Tight junctions have two important roles within epithelial and endothelial cells. The first major function of tight junctions is to form a regulated, semipermeable barrier, responsible for segregating proteins of the apical and basolateral plasma membrane domains. This fence function of tight junctions is important in maintaining the distinctive microenvironments of the apical/basolateral polarity of cells. The second function of tight junctions is to regulate passive diffusion of solutes through the paracellular pathway. Tight junctions can selectively permit the passage of ions and molecules through the paracellular pathway by discrimination of their size and charge. Importantly, tight junctions also physically segregate unwanted solutes and microorganisms in the lumen of tissue/organ systems from entering the interstitium.

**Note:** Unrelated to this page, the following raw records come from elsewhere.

File: src/design/tlvp_stream_if.sv
// Valid/ready stream channel carrying one payload item per handshake.
// The payload type is a parameter; the block uses the item types of tlvp_pkg.
interface tlvp_stream_if #(
	parameter type payload_t = logic
);
	logic     valid;
	logic     ready;
	payload_t payload;

	modport source (output valid, output payload, input ready);
	modport sink   (input valid, input payload, output ready);
endinterface

File: src/design/tlv_config_stream_parser.sv
// TLV configuration stream parser. Takes one buffer byte per item and returns
// exactly one result item per input item, one item per cycle while the output
// is ready; each item passes the input register, then parse logic into the
// result register, and input ready follows output ready through the
// result register's hold path. A buffer starts with magic CF 01, a version of
// at most 3 and an entry count; each entry's value bytes come out with key,
// type and index, entry_done marks entry ends and parse_done/status_code give
// the final status. After end_of_buffer the parser expects a new header.
module tlv_config_stream_parser (
	input logic          clk,
	input logic          arst_n,
	tlvp_stream_if.sink   byte_stream,
	tlvp_stream_if.source parse_result
);
	import tlvp_pkg::*;

	logic      take_s1;
	logic      valid_s1;
	in_item_t  item_s1;
	logic      valid_s2;
	out_item_t res_s2;

	tlvp_in_reg u_in_reg (
		.clk      (clk),
		.arst_n   (arst_n),
		.in_valid (byte_stream.valid),
		.in_ready (byte_stream.ready),
		.in_item  (byte_stream.payload),
		.take_s1  (take_s1),
		.valid_s1 (valid_s1),
		.item_s1  (item_s1)
	);

	tlvp_parse_core u_core (
		.clk       (clk),
		.arst_n    (arst_n),
		.valid_s1  (valid_s1),
		.item_s1   (item_s1),
		.take_s1   (take_s1),
		.valid_s2  (valid_s2),
		.res_s2    (res_s2),
		.out_ready (parse_result.ready)
	);

	assign parse_result.valid   = valid_s2;
	assign parse_result.payload = res_s2;

endmodule

File: src/design/tlvp_in_reg.sv
// Input register stage: captures one input item per handshake.
// Depends on tlvp_pkg for the input item type.
module tlvp_in_reg (
	input  logic               clk,
	input  logic               arst_n,
	input  logic               in_valid,
	output logic               in_ready,
	input  tlvp_pkg::in_item_t in_item,
	input  logic               take_s1,
	output logic               valid_s1,
	output tlvp_pkg::in_item_t item_s1
);
	import tlvp_pkg::*;

	// free when empty or when the held item moves on this cycle
	assign in_ready = !valid_s1 || take_s1;

	always_ff @(posedge clk or negedge arst_n) begin
		if (!arst_n) begin
			valid_s1 <= 1'b0;
		end else if (in_ready) begin
			valid_s1 <= in_valid;
		end
	end

	always_ff @(posedge clk) begin
		if (in_ready && in_valid) begin
			item_s1 <= in_item;
		end
	end

endmodule

File: src/design/tlvp_parse_core.sv
// Parser state machine and result register.
// Consumes the registered input item, updates header/entry/value tracking
// and registers one result item. Depends on tlvp_pkg.
module tlvp_parse_core (
	input  logic                clk,
	input  logic                arst_n,
	input  logic                valid_s1,
	input  tlvp_pkg::in_item_t  item_s1,
	output logic                take_s1,
	output logic                valid_s2,
	output tlvp_pkg::out_item_t res_s2,
	input  logic                out_ready
);
	import tlvp_pkg::*;

	phase_t      phase_q, phase_d;
	logic [2:0]  pos_q, pos_d;
	logic [15:0] field_q, field_d;
	logic [15:0] expected_q, expected_d;
	logic [15:0] seen_q, seen_d;
	logic [15:0] key_q, key_d;
	logic [7:0]  type_q, type_d;
	logic [15:0] remaining_q, remaining_d;
	logic [15:0] index_q, index_d;
	out_item_t   res;

	assign take_s1 = valid_s1 && (!valid_s2 || out_ready);

	always_ff @(posedge clk or negedge arst_n) begin
		if (!arst_n) begin
			phase_q     <= PH_HEADER;
			pos_q       <= '0;
			field_q     <= '0;
			expected_q  <= '0;
			seen_q      <= '0;
			key_q       <= '0;
			type_q      <= '0;
			remaining_q <= '0;
			index_q     <= '0;
		end else if (take_s1) begin
			phase_q     <= phase_d;
			pos_q       <= pos_d;
			field_q     <= field_d;
			expected_q  <= expected_d;
			seen_q      <= seen_d;
			key_q       <= key_d;
			type_q      <= type_d;
			remaining_q <= remaining_d;
			index_q     <= index_d;
		end
	end

	always_comb begin
		logic [15:0] shifted;
		logic        fin;
		logic [1:0]  fin_status;
		logic        complete;
		logic [7:0]  b;

		b          = item_s1.data_byte;
		shifted    = {field_q[7:0], b};
		fin        = 1'b0;
		fin_status = ST_OK;
		complete   = 1'b0;

		phase_d     = phase_q;
		pos_d       = pos_q;
		field_d     = field_q;
		expected_d  = expected_q;
		seen_d      = seen_q;
		key_d       = key_q;
		type_d      = type_q;
		remaining_d = remaining_q;
		index_d     = index_q;
		res         = '0;

		case (phase_q)
			PH_HEADER: begin
				field_d = shifted;
				if (pos_q == MAGIC_0_POS && b != MAGIC_0) begin
					fin        = 1'b1;
					fin_status = ST_BAD_MAGIC;
				end else if (pos_q == MAGIC_1_POS && b != MAGIC_1) begin
					fin        = 1'b1;
					fin_status = ST_BAD_MAGIC;
				end else if (pos_q == VERSION_POS && shifted > MAX_VERSION) begin
					fin        = 1'b1;
					fin_status = ST_BAD_VERSION;
				end else if (pos_q >= HEADER_LAST_POS) begin
					expected_d = shifted;
					seen_d     = '0;
					pos_d      = '0;
					if (shifted == '0) begin
						fin = 1'b1;
					end else begin
						phase_d = PH_ENTRY;
					end
				end else begin
					pos_d = pos_q + 3'd1;
				end
			end
			PH_ENTRY: begin
				field_d = shifted;
				if (pos_q == KEY_POS) begin
					key_d = shifted;
				end else if (pos_q == TYPE_POS) begin
					type_d = b;
				end
				if (pos_q >= ENTRY_LAST_POS) begin
					remaining_d = shifted;
					index_d     = '0;
					pos_d       = '0;
					if (shifted == '0) begin
						complete = 1'b1;
					end else begin
						phase_d = PH_VALUE;
					end
				end else begin
					pos_d = pos_q + 3'd1;
				end
			end
			PH_VALUE: begin
				res.value_valid = 1'b1;
				res.value_byte  = b;
				res.value_index = index_q;
				index_d         = index_q + 16'd1;
				remaining_d     = remaining_q - 16'd1;
				if (remaining_d == '0) begin
					complete = 1'b1;
				end
			end
			default: begin
				// skip phase: drop bytes until end of buffer
			end
		endcase

		if (complete) begin
			res.entry_done = 1'b1;
			seen_d         = seen_q + 16'd1;
			pos_d          = '0;
			if (seen_d == expected_q) begin
				fin = 1'b1;
			end else begin
				phase_d = PH_ENTRY;
			end
		end

		if (fin) begin
			res.parse_done  = 1'b1;
			res.status_code = fin_status;
			phase_d         = PH_SKIP;
			pos_d           = '0;
		end

		// end of buffer: flag an unfinished parse and rearm for the next one
		if (item_s1.end_of_buffer) begin
			if (phase_d != PH_SKIP) begin
				res.parse_done  = 1'b1;
				res.status_code = ST_TRUNCATED;
			end
			phase_d = PH_HEADER;
			pos_d   = '0;
			field_d = '0;
		end

		if (res.value_valid || res.entry_done) begin
			res.key_id     = key_d;
			res.entry_type = type_d;
		end
	end

	always_ff @(posedge clk or negedge arst_n) begin
		if (!arst_n) begin
			valid_s2 <= 1'b0;
		end else if (!valid_s2 || out_ready) begin
			valid_s2 <= valid_s1;
		end
	end

	always_ff @(posedge clk) begin
		if (take_s1) begin
			res_s2 <= res;
		end
	end

	a_eob_rearms: assert property (@(posedge clk) disable iff (!arst_n)
		take_s1 && item_s1.end_of_buffer |=> phase_q == PH_HEADER && pos_q == '0)
		else $error("parser not back in header phase after end of buffer");

	a_value_nonempty: assert property (@(posedge clk) disable iff (!arst_n)
		phase_q == PH_VALUE |-> remaining_q != '0)
		else $error("value phase with no bytes remaining");

	a_entry_pos: assert property (@(posedge clk) disable iff (!arst_n)
		phase_q == PH_ENTRY |-> pos_q <= ENTRY_LAST_POS)
		else $error("entry header position out of range");

	a_value_no_header_err: assert property (@(posedge clk) disable iff (!arst_n)
		valid_s2 && (res_s2.value_valid || res_s2.entry_done) |->
		!(res_s2.status_code == ST_BAD_MAGIC || res_s2.status_code == ST_BAD_VERSION))
		else $error("entry output together with a header error");

	a_status_only_done: assert property (@(posedge clk) disable iff (!arst_n)
		valid_s2 && !res_s2.parse_done |-> res_s2.status_code == ST_OK)
		else $error("status code set without parse_done");

endmodule
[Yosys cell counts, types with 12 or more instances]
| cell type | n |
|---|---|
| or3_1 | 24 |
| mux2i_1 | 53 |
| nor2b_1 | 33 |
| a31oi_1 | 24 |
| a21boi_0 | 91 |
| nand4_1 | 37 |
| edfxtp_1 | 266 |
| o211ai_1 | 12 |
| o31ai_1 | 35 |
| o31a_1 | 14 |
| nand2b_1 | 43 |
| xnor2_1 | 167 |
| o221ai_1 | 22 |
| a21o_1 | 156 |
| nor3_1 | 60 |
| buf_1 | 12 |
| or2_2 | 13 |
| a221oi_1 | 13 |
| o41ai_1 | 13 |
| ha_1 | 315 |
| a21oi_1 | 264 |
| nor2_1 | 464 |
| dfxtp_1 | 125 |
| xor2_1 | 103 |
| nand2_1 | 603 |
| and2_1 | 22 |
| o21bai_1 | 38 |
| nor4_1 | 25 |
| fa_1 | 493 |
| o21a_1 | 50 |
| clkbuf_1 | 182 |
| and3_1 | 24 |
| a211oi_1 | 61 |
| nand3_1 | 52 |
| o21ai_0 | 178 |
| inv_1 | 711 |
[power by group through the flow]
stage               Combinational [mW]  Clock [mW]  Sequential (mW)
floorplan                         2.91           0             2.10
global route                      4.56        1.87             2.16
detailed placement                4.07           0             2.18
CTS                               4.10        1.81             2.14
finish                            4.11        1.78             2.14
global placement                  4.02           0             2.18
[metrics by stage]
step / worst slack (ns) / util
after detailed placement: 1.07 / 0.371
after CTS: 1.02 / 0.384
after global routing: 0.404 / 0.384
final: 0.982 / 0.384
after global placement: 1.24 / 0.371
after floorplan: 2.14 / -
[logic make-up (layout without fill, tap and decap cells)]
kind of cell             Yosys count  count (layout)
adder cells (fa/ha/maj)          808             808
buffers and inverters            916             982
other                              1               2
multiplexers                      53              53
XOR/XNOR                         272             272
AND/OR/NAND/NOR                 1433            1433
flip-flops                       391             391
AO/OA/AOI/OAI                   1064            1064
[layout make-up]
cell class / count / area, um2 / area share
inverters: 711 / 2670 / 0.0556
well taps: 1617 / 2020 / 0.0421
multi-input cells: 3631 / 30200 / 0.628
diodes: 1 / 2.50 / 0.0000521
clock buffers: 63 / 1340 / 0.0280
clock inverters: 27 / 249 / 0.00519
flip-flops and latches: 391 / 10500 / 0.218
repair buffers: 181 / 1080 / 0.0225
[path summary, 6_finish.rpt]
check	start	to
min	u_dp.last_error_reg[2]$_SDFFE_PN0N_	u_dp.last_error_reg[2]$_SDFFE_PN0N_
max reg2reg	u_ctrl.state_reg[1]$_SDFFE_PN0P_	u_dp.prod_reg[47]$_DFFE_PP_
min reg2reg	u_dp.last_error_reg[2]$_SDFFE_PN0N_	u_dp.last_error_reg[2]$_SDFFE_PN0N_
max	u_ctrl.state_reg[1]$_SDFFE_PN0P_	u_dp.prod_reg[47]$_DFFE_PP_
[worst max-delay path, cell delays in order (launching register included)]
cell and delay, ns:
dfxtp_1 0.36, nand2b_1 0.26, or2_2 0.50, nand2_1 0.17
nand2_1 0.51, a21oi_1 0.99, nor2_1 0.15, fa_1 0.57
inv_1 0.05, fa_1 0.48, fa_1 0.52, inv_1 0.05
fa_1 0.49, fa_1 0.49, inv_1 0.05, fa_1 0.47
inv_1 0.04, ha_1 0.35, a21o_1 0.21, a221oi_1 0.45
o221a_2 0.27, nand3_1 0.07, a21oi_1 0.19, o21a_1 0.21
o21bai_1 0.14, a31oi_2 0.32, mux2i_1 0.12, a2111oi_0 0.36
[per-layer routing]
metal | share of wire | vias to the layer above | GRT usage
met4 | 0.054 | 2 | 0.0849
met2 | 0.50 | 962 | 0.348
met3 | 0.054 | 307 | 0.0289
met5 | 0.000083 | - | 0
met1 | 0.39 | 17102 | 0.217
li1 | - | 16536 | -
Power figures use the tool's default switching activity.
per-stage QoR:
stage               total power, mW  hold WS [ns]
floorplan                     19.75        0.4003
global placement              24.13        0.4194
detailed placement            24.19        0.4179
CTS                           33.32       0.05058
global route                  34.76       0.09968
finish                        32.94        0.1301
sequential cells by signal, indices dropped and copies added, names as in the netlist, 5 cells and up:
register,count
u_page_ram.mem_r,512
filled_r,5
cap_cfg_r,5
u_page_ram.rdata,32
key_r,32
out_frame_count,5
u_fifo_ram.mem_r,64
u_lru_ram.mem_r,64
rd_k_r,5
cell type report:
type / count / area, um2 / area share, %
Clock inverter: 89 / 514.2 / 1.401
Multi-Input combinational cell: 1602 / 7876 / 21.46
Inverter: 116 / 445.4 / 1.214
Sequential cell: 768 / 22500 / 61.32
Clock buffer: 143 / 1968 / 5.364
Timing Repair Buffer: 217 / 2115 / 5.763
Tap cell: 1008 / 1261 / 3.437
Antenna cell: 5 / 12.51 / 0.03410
### src/rtl/lbf_div.sv
// Restoring divider, one quotient bit per cycle.
// Depends on lbf_pkg and assert_macros.svh.
`include "assert_macros.svh"

module lbf_div (
  input  logic                clk_i,
  input  logic                rst_ni,
  input  lbf_pkg::div_req_t   req_i,
  output lbf_pkg::div_rsp_t   rsp_o
);

  // Caller guarantees quotient < 2^QUO_W, so the high part of the dividend
  // is already a valid partial remainder.
  logic                              busy_q, busy_d;
  logic                              done_q, done_d;
  logic [lbf_pkg::CNT_W-1:0]         cnt_q, cnt_d;
  logic [lbf_pkg::TIME_W-1:0]        rem_q, rem_d;
  logic [lbf_pkg::QUO_W-1:0]         lo_q, lo_d;
  logic [lbf_pkg::QUO_W-1:0]         quo_q, quo_d;
  logic [lbf_pkg::TIME_W-1:0]        dvs_q, dvs_d;
  logic [lbf_pkg::TIME_W:0]          trial;
  logic [lbf_pkg::TIME_W:0]          diff;
  logic                              fits;

  assign trial = {rem_q, lo_q[lbf_pkg::QUO_W-1]};
  assign diff  = trial - {1'b0, dvs_q};
  assign fits  = trial >= {1'b0, dvs_q};

  always_comb begin
    busy_d = busy_q;
    done_d = 1'b0;
    cnt_d  = cnt_q;
    rem_d  = rem_q;
    lo_d   = lo_q;
    quo_d  = quo_q;
    dvs_d  = dvs_q;
    if (req_i.start) begin
      busy_d = 1'b1;
      cnt_d  = lbf_pkg::CNT_W'(lbf_pkg::QUO_W - 1);
      rem_d  = req_i.dividend[lbf_pkg::PROD_W-1:lbf_pkg::QUO_W];
      lo_d   = req_i.dividend[lbf_pkg::QUO_W-1:0];
      quo_d  = '0;
      dvs_d  = req_i.divisor;
    end else if (busy_q) begin
      rem_d = fits ? diff[lbf_pkg::TIME_W-1:0] : trial[lbf_pkg::TIME_W-1:0];
      lo_d  = {lo_q[lbf_pkg::QUO_W-2:0], 1'b0};
      quo_d = {quo_q[lbf_pkg::QUO_W-2:0], fits};
      cnt_d = cnt_q - 1'b1;
      if (cnt_q == '0) begin
        busy_d = 1'b0;
        done_d = 1'b1;
      end
    end
  end

  always_ff @(posedge clk_i or negedge rst_ni) begin
    if (!rst_ni) begin
      busy_q <= 1'b0;
      done_q <= 1'b0;
      cnt_q  <= '0;
    end else begin
      busy_q <= busy_d;
      done_q <= done_d;
      cnt_q  <= cnt_d;
    end
  end

  always_ff @(posedge clk_i) begin
    rem_q <= rem_d;
    lo_q  <= lo_d;
    quo_q <= quo_d;
    dvs_q <= dvs_d;
  end

  assign rsp_o.busy     = busy_q;
  assign rsp_o.done     = done_q;
  assign rsp_o.quotient = quo_q;

  `ASSERT_ON(a_div_no_overflow, req_i.start |-> (req_i.dividend[lbf_pkg::PROD_W-1:lbf_pkg::QUO_W] < req_i.divisor), "divider start would overflow quotient")
  `ASSERT_NEVER(a_div_start_busy, req_i.start && busy_q, "divider restarted while busy")
  `ASSERT_ON(a_div_done_pulse, done_q |=> !done_q, "divider done longer than one cycle")

endmodule

### src/rtl/linear_brightness_fader.sv
// Linear brightness fader, top level: action decode, fade state, sequencer
// and result register. Depends on lbf_pkg, lbf_in_if, lbf_out_if, lbf_div.
//
// Backlight fade engine. Each input transfer carries an action (tick, start
// fade, cancel fade, set level) and the current millisecond time; each one
// produces exactly one result transfer with the level driven and whether a
// fade is still running. Start, cancel, set, a tick while idle and a tick
// that ends a fade complete in the accept cycle, so such items can follow
// back to back as long as the result side keeps taking transfers. A tick in
// the middle of a fade computes from + (to - from) * elapsed / duration:
// the multiply state forms the 8x32 product, then the restoring divider
// works out the 8-bit quotient one bit per cycle, then the write-back state
// loads the result once the output register is free; only then is the next
// input accepted. Input ready is low while a tick is being worked on and
// while a finished result still sits in the output register unclaimed.
// cancel_fade_ms is written through cfg_we_i/cfg_wdata_i; write it only
// while the block is idle.
`include "assert_macros.svh"

module linear_brightness_fader (
  input  logic                        clk_i,
  input  logic                        rst_ni,
  input  logic                        cfg_we_i,
  input  logic [lbf_pkg::CFG_W-1:0]   cfg_wdata_i,
  lbf_in_if.sink                      in_i,
  lbf_out_if.source                   res_o
);

  lbf_pkg::state_e state_q, state_d;

  // fade state
  logic [lbf_pkg::LEVEL_W-1:0] start_lvl_q, start_lvl_d;
  logic [lbf_pkg::LEVEL_W-1:0] tgt_lvl_q, tgt_lvl_d;
  logic [lbf_pkg::TIME_W-1:0]  start_time_q, start_time_d;
  logic [lbf_pkg::TIME_W-1:0]  len_q, len_d;
  logic                        active_q, active_d;
  logic [lbf_pkg::LEVEL_W-1:0] cur_lvl_q, cur_lvl_d;
  logic [lbf_pkg::CFG_W-1:0]   cancel_q, cancel_d;
  logic [lbf_pkg::TIME_W-1:0]  elapsed_q, elapsed_d;

  // result register
  logic                        out_vld_q, out_vld_d;
  logic [lbf_pkg::LEVEL_W-1:0] out_lvl_q, out_lvl_d;
  logic                        out_fad_q, out_fad_d;

  logic                        accept;
  logic                        out_free;
  lbf_pkg::action_e            action;
  logic [lbf_pkg::TIME_W-1:0]  elapsed_now;
  logic                        tick_div;
  logic                        fade_up;
  logic [lbf_pkg::LEVEL_W-1:0] span;
  logic [lbf_pkg::PROD_W-1:0]  prod;
  logic [lbf_pkg::LEVEL_W-1:0] wb_lvl;

  lbf_pkg::div_req_t div_req;
  lbf_pkg::div_rsp_t div_rsp;

  assign out_free   = !out_vld_q || res_o.ready;
  assign in_i.ready = (state_q == lbf_pkg::ST_IDLE) && out_free;
  assign accept     = in_i.valid && in_i.ready;
  assign action     = lbf_pkg::action_e'(in_i.action);

  // modular elapsed time
  assign elapsed_now = in_i.now_ms - start_time_q;
  // tick that needs the multiply/divide path
  assign tick_div = (action == lbf_pkg::ACT_TICK) && active_q && (elapsed_now < len_q);

  assign fade_up = tgt_lvl_q >= start_lvl_q;
  assign span    = fade_up ? (tgt_lvl_q - start_lvl_q) : (start_lvl_q - tgt_lvl_q);
  assign prod    = lbf_pkg::PROD_W'(span) * lbf_pkg::PROD_W'(elapsed_q);

  // span * elapsed < span * len, so the quotient always fits in a level
  assign div_req.start    = (state_q == lbf_pkg::ST_MUL);
  assign div_req.dividend = prod;
  assign div_req.divisor  = len_q;

  assign wb_lvl = fade_up ? (start_lvl_q + div_rsp.quotient)
                          : (start_lvl_q - div_rsp.quotient);

  lbf_div u_div (
    .clk_i  (clk_i),
    .rst_ni (rst_ni),
    .req_i  (div_req),
    .rsp_o  (div_rsp)
  );

  // next state
  always_comb begin
    state_d = state_q;
    case (state_q)
      lbf_pkg::ST_IDLE: begin
        if (accept && tick_div) state_d = lbf_pkg::ST_MUL;
      end
      lbf_pkg::ST_MUL: begin
        state_d = lbf_pkg::ST_DIV;
      end
      lbf_pkg::ST_DIV: begin
        if (div_rsp.done) state_d = lbf_pkg::ST_WB;
      end
      lbf_pkg::ST_WB: begin
        if (out_free) state_d = lbf_pkg::ST_IDLE;
      end
      default: state_d = lbf_pkg::ST_IDLE;
    endcase
  end

  // fade state and result register updates
  always_comb begin
    start_lvl_d  = start_lvl_q;
    tgt_lvl_d    = tgt_lvl_q;
    start_time_d = start_time_q;
    len_d        = len_q;
    active_d     = active_q;
    cur_lvl_d    = cur_lvl_q;
    elapsed_d    = elapsed_q;
    cancel_d     = cfg_we_i ? cfg_wdata_i : cancel_q;
    out_vld_d    = out_vld_q && !res_o.ready;
    out_lvl_d    = out_lvl_q;
    out_fad_d    = out_fad_q;

    if ((state_q == lbf_pkg::ST_IDLE) && accept) begin
      case (action)
        lbf_pkg::ACT_TICK: begin
          if (active_q) begin
            if (tick_div) begin
              elapsed_d = elapsed_now;
            end else begin
              // fade ran its course (also covers zero duration)
              cur_lvl_d = tgt_lvl_q;
              active_d  = 1'b0;
            end
          end
        end
        lbf_pkg::ACT_START: begin
          start_lvl_d  = in_i.from_level;
          tgt_lvl_d    = in_i.to_level;
          start_time_d = in_i.now_ms;
          len_d        = in_i.duration_ms;
          active_d     = 1'b1;
          cur_lvl_d    = in_i.from_level;
        end
        lbf_pkg::ACT_CANCEL: begin
          // fade from whatever is driven now
          start_lvl_d  = cur_lvl_q;
          tgt_lvl_d    = in_i.to_level;
          start_time_d = in_i.now_ms;
          len_d        = lbf_pkg::TIME_W'(cancel_q);
          active_d     = 1'b1;
        end
        lbf_pkg::ACT_SET: begin
          cur_lvl_d = in_i.from_level;
        end
        default: begin
          cur_lvl_d = cur_lvl_q;
        end
      endcase
      if (!tick_div) begin
        out_vld_d = 1'b1;
        out_lvl_d = cur_lvl_d;
        out_fad_d = active_d;
      end
    end else if ((state_q == lbf_pkg::ST_WB) && out_free) begin
      cur_lvl_d = wb_lvl;
      out_vld_d = 1'b1;
      out_lvl_d = wb_lvl;
      out_fad_d = active_q;
    end
  end

  always_ff @(posedge clk_i or negedge rst_ni) begin
    if (!rst_ni) begin
      state_q      <= lbf_pkg::ST_IDLE;
      start_lvl_q  <= '0;
      tgt_lvl_q    <= lbf_pkg::TARGET_RESET_LEVEL;
      start_time_q <= '0;
      len_q        <= '0;
      active_q     <= 1'b0;
      cur_lvl_q    <= lbf_pkg::DEFAULT_LEVEL;
      cancel_q     <= lbf_pkg::CANCEL_RESET_MS;
      out_vld_q    <= 1'b0;
    end else begin
      state_q      <= state_d;
      start_lvl_q  <= start_lvl_d;
      tgt_lvl_q    <= tgt_lvl_d;
      start_time_q <= start_time_d;
      len_q        <= len_d;
      active_q     <= active_d;
      cur_lvl_q    <= cur_lvl_d;
      cancel_q     <= cancel_d;
      out_vld_q    <= out_vld_d;
    end
  end

  always_ff @(posedge clk_i) begin
    elapsed_q <= elapsed_d;
    out_lvl_q <= out_lvl_d;
    out_fad_q <= out_fad_d;
  end

  assign res_o.valid  = out_vld_q;
  assign res_o.level  = out_lvl_q;
  assign res_o.fading = out_fad_q;

  `ASSERT_ON(a_div_done_in_div, div_rsp.done |-> (state_q == lbf_pkg::ST_DIV), "divider finished outside divide state")
  `ASSERT_ON(a_div_busy_in_div, div_rsp.busy |-> (state_q == lbf_pkg::ST_DIV), "divider busy outside divide state")
  `ASSERT_ON(a_wb_in_range, (state_q == lbf_pkg::ST_WB) |-> (div_rsp.quotient <= span), "interpolated step exceeds fade span")
  `ASSERT_ON(a_active_in_seq, (state_q != lbf_pkg::ST_IDLE) |-> active_q, "tick sequence running without an active fade")
  `ASSERT_ON(a_fade_end_by_tick, $fell(active_q) |-> $past(accept && (action == lbf_pkg::ACT_TICK)), "fade stopped without a tick")

endmodule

Tight junction function is dependent on signal transduction cascades that act on the actin cytoskeleton. When contraction of the actomyosin ring is induced, the tight junctions are disassembled and the paracellular pathway is opened for free movement of solutes. Researchers, including our lab, have coupled regulation of tight junction function with the activities of Rho kinase (ROCK), myosin light chain kinase (MLCK), and myosin regulatory light chain 2 (MLC). The state of MLC determines whether actomyosin contraction is induced and tight junctions are destabilized. When MLC is phosphorylated, actomyosin contracts and tight junctions disassemble and vice versa. ROCK and MLCK work together to regulate the phosphorylation state of MLC and consequently its activity. ROCK and MLCK work like a biological ON/OFF switch activating or inactivating MLC. Which enzyme serves as the ON switch and which serves as the OFF is cell type dependent. For example, in Caco-2 cells, a human colon epithelial cell line, MLCK activity destabilizes tight junctions resulting in a loss in barrier function measured as increased permeability. In Calu-3 cells, a human lung epithelial cell line, MLCK function stabilizes tight junctions resulting in maintenance of barrier function, while ROCK increases barrier permeability. How this ON/OFF switching system is regulated is still unclear, as is the basis for the cell type specificity.